Problem statement: Report every line of the entries that contains the word "else".

[[ Source material open ]]

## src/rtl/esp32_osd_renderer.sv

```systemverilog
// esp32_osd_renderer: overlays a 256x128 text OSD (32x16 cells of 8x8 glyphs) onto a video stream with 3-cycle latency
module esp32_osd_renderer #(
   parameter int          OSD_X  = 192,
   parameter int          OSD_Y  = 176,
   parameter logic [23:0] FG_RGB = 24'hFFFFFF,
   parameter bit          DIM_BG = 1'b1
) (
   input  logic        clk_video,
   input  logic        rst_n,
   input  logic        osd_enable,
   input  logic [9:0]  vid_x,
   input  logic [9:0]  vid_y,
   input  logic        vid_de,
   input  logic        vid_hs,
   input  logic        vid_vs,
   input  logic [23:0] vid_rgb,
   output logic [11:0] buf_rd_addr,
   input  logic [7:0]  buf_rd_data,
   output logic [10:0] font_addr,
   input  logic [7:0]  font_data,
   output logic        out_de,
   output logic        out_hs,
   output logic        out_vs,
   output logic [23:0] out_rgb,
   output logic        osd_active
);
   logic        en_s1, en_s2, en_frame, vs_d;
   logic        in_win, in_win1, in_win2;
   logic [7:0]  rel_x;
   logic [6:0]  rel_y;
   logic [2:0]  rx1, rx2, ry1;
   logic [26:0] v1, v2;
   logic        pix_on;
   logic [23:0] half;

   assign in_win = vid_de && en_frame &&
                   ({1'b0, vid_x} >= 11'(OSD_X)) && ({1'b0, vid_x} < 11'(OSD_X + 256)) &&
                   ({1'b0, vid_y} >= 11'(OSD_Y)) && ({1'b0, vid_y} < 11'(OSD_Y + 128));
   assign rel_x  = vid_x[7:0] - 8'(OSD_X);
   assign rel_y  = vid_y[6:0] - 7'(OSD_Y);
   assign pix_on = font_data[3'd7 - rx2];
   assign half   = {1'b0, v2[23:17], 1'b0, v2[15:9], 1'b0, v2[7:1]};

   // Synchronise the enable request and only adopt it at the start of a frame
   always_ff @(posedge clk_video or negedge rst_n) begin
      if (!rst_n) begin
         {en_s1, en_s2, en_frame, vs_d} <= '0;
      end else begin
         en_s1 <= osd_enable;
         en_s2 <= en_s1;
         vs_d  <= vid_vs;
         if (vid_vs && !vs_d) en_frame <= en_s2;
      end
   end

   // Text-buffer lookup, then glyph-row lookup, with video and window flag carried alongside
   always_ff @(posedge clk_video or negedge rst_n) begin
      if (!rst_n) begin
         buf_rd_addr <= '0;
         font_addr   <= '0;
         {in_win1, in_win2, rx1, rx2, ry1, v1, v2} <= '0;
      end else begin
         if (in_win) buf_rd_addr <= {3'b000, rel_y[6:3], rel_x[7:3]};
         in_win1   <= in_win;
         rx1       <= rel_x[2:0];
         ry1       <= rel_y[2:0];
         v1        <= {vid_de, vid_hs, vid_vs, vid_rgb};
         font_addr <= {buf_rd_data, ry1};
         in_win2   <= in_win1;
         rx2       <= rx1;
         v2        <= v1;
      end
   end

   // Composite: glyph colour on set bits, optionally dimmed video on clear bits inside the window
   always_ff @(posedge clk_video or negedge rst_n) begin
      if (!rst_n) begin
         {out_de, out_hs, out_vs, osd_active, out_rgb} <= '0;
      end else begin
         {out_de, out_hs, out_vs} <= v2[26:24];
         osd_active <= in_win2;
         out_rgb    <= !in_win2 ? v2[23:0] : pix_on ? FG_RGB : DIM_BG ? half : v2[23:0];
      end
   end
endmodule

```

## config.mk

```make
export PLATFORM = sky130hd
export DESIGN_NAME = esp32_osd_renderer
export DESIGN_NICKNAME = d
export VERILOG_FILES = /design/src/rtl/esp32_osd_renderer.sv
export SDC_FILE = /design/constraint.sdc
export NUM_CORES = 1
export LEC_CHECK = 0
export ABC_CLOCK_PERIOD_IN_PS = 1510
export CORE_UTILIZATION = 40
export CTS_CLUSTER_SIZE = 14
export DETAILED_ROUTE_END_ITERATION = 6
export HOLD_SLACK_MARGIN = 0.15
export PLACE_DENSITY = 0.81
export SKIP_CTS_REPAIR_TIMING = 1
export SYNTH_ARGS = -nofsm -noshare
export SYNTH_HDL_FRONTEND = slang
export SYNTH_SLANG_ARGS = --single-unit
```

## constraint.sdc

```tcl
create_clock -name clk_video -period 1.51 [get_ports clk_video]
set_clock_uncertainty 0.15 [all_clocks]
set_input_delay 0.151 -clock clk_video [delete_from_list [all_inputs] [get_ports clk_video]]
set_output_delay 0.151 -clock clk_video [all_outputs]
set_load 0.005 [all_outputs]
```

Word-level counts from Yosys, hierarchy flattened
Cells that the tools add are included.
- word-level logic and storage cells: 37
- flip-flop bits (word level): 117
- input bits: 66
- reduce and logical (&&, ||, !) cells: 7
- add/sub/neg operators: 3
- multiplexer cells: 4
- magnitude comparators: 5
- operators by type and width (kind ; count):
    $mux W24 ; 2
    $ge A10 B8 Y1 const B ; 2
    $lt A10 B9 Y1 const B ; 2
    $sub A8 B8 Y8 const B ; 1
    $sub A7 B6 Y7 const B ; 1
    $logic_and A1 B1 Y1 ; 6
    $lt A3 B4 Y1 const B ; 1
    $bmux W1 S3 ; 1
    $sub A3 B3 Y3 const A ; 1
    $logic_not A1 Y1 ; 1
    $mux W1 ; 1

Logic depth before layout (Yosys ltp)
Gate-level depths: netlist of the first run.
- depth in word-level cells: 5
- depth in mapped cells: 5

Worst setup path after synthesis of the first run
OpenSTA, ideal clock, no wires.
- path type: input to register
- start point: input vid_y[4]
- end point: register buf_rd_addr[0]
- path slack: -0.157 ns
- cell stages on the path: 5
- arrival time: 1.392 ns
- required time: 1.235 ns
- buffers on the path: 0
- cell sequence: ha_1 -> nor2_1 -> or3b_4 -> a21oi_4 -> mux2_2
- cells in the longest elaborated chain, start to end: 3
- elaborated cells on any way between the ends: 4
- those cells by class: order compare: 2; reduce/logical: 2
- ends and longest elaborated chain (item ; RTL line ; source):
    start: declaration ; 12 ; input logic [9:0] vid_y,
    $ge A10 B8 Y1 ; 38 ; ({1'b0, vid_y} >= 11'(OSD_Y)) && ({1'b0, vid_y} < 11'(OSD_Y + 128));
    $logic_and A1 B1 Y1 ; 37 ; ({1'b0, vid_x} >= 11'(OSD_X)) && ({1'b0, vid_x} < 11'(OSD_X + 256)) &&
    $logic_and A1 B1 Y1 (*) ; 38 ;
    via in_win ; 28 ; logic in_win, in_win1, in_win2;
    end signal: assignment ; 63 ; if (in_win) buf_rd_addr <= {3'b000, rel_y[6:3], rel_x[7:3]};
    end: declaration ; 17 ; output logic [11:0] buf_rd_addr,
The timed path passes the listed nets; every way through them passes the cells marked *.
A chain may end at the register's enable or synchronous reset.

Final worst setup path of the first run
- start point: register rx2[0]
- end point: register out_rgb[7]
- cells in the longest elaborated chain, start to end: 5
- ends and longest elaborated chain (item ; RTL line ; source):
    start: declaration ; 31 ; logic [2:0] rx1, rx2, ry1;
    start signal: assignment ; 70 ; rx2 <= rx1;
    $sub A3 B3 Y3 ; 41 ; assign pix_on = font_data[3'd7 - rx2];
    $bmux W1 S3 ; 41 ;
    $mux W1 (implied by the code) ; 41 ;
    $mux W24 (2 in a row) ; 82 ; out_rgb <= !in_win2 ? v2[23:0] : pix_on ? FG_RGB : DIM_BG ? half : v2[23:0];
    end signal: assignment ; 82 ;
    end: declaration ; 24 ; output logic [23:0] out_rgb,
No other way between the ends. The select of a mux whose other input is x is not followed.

[[ Source material closed ]]
[[ Source material open ]]

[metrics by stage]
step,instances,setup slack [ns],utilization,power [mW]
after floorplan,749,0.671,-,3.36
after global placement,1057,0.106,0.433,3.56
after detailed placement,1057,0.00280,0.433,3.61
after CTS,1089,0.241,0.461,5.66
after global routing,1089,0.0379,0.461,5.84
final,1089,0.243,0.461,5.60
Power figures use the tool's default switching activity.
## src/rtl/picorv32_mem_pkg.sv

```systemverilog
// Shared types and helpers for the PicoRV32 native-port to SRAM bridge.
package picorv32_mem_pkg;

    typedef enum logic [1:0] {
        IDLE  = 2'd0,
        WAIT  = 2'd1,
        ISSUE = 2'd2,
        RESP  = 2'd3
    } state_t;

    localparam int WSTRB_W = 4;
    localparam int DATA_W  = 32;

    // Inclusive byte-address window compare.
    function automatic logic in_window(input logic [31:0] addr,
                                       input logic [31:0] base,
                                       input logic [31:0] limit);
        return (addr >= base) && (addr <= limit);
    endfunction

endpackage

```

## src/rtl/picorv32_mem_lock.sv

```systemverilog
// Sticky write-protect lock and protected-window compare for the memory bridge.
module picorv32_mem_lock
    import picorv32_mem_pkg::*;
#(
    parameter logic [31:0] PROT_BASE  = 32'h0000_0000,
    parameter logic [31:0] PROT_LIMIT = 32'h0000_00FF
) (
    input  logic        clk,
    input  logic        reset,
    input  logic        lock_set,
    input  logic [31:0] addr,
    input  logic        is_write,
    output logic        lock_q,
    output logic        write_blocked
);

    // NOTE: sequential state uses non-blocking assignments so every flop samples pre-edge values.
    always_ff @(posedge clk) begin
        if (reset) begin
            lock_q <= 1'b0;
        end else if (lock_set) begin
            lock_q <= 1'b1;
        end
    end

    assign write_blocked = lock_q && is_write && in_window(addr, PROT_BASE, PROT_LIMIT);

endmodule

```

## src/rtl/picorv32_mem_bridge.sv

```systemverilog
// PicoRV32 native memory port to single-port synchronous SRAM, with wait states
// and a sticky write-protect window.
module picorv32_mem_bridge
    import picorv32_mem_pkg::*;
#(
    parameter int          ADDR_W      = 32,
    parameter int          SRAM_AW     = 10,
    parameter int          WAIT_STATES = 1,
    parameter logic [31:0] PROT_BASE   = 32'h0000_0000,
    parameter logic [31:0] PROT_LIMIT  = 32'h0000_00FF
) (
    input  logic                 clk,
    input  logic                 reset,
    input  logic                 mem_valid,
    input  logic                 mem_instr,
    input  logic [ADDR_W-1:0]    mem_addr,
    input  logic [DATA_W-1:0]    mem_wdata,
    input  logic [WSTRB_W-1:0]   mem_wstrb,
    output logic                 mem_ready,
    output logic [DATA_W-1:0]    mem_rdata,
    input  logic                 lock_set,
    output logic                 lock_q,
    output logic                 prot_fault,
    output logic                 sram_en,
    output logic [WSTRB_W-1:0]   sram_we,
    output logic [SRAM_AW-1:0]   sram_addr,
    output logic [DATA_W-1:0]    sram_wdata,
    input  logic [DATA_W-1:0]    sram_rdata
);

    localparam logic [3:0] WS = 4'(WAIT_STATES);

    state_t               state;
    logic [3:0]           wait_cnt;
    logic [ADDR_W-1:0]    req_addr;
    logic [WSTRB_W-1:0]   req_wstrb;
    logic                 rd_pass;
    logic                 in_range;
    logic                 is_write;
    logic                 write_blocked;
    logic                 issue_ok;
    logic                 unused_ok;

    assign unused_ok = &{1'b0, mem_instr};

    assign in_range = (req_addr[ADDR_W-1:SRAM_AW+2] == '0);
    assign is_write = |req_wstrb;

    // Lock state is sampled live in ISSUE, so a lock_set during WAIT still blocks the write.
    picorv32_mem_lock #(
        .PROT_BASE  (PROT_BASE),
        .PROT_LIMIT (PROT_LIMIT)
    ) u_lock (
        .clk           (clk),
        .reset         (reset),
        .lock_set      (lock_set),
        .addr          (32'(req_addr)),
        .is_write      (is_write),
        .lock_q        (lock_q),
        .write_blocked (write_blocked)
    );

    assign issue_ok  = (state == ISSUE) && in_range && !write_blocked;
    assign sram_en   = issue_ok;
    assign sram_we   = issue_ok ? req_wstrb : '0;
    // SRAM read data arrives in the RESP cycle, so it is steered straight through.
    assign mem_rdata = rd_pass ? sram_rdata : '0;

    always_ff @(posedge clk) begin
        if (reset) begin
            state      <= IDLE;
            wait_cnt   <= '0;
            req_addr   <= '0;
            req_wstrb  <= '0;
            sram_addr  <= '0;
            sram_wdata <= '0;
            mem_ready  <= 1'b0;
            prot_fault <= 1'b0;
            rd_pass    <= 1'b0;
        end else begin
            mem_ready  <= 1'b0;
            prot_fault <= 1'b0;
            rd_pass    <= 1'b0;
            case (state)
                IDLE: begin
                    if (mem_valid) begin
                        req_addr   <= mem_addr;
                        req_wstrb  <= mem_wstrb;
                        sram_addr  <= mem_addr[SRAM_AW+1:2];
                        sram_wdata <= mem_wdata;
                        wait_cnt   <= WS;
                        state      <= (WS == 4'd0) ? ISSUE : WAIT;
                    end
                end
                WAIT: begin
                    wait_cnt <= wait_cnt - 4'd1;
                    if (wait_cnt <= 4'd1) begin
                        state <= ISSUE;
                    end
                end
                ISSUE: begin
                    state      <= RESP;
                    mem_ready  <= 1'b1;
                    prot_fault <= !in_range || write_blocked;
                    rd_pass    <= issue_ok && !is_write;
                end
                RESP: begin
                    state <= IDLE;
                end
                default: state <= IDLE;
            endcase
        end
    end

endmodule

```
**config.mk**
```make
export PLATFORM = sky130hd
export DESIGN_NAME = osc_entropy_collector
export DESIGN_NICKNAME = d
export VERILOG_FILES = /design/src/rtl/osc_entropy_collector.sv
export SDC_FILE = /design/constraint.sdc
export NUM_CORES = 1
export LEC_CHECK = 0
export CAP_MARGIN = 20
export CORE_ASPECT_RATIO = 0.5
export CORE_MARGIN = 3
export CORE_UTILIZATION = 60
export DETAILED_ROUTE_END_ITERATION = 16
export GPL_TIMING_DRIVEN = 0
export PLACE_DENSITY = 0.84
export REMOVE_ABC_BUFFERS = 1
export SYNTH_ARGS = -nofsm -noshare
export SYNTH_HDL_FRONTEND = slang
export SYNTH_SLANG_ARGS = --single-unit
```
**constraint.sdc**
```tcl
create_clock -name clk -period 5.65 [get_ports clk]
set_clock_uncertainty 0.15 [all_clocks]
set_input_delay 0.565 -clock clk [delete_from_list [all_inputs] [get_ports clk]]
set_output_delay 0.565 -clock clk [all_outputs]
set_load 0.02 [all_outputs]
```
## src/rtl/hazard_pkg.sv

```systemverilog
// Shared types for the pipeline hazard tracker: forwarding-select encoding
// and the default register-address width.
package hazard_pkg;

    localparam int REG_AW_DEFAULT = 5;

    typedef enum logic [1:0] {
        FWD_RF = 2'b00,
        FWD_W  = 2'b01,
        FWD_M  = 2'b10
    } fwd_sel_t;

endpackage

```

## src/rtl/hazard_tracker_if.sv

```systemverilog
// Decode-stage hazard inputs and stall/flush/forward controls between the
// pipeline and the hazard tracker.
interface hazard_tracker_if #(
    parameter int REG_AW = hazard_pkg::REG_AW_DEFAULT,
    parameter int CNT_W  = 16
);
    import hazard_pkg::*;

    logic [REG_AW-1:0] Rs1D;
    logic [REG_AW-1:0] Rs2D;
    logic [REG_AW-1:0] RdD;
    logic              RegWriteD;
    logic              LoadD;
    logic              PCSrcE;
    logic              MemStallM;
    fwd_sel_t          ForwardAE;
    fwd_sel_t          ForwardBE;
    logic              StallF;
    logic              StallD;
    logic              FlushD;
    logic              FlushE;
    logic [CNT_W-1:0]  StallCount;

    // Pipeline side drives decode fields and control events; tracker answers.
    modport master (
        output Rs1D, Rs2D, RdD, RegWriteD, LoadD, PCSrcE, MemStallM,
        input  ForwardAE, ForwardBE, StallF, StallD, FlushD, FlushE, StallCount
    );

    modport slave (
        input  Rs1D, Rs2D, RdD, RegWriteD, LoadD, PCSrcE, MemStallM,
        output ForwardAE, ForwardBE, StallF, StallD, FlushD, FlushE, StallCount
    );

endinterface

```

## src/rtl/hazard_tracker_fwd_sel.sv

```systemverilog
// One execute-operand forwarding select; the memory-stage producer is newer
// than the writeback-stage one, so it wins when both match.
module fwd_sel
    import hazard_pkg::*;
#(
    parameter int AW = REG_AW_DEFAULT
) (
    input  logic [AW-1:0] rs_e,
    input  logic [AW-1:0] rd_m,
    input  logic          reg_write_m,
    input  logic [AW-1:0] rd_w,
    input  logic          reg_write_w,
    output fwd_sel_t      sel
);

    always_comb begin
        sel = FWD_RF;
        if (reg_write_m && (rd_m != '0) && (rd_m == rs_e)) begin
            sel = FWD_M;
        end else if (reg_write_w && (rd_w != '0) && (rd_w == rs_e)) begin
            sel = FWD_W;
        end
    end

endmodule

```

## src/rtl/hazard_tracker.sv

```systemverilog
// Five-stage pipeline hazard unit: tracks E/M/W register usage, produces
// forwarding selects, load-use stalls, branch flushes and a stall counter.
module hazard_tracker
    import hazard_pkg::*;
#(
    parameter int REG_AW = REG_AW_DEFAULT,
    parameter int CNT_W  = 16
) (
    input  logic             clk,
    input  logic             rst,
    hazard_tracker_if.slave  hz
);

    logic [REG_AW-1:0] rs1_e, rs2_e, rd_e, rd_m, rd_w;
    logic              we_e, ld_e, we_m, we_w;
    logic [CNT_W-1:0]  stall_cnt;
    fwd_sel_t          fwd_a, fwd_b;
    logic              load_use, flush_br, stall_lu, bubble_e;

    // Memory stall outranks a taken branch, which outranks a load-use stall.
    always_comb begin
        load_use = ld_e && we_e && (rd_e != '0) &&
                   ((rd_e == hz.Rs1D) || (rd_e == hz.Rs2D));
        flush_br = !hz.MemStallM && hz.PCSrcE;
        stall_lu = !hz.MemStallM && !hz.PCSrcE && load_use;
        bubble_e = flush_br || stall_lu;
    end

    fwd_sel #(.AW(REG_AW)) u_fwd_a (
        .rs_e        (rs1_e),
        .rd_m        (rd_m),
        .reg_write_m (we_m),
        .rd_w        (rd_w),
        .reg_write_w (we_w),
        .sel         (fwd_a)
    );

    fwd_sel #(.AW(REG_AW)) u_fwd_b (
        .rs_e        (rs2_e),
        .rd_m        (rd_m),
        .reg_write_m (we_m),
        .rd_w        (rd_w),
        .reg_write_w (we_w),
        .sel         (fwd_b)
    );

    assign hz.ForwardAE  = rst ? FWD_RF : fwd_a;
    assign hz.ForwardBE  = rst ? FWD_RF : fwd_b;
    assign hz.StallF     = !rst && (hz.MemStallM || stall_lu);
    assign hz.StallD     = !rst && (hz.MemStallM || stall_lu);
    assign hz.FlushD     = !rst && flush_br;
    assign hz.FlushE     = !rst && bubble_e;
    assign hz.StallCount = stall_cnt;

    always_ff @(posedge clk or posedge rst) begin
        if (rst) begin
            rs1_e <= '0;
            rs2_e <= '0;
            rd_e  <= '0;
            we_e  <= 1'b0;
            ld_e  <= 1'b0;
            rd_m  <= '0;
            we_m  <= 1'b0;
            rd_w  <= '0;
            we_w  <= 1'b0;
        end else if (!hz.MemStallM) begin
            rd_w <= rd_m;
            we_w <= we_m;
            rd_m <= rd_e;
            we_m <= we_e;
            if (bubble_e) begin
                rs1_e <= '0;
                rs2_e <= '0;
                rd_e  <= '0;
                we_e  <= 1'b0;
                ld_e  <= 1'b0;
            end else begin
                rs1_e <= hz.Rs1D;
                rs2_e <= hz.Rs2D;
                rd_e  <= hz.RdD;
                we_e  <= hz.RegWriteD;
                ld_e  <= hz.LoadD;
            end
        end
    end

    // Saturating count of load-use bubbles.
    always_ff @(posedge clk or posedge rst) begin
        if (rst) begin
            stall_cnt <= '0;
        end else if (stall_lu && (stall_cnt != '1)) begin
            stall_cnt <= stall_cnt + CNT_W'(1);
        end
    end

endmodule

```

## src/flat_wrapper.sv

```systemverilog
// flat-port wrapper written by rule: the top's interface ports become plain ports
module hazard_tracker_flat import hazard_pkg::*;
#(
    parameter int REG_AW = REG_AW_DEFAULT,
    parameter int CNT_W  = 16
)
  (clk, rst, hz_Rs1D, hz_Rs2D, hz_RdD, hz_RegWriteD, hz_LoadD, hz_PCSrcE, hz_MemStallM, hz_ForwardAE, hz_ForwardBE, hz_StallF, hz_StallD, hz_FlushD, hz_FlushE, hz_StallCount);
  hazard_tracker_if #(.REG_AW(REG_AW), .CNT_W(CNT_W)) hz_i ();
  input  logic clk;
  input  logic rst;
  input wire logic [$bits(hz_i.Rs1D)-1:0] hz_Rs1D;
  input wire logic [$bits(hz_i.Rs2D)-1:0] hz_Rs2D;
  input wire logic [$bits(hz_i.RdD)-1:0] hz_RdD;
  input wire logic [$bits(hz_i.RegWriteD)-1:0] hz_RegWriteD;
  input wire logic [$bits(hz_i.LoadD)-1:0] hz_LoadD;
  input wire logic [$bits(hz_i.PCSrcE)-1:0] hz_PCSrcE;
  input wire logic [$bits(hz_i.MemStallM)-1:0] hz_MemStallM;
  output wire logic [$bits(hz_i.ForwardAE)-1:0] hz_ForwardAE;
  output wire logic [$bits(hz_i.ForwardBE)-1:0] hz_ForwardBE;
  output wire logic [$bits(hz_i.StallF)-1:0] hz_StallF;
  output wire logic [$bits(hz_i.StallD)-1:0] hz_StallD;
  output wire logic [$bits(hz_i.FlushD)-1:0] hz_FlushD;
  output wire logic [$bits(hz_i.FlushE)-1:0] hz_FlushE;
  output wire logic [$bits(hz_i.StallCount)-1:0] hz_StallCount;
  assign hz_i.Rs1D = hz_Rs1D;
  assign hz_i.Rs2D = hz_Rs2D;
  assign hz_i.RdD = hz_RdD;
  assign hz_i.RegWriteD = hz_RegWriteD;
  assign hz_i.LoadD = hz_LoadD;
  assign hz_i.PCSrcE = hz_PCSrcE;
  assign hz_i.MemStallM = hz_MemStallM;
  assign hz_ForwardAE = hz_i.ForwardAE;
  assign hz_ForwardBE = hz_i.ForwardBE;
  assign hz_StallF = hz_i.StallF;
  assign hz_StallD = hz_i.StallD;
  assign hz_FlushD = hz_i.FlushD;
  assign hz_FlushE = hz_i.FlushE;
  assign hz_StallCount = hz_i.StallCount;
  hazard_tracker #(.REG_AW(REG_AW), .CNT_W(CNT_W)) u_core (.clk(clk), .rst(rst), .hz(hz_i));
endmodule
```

[[ Source material closed ]]

Written solution:
      end else begin
      end else begin
      end else begin
        end else if (lock_set) begin
        end else begin
        end else if (reg_write_w && (rd_w != '0) && (rd_w == rs_e)) begin
        end else if (!hz.MemStallM) begin
            end else begin
        end else if (stall_lu && (stall_cnt != '1)) begin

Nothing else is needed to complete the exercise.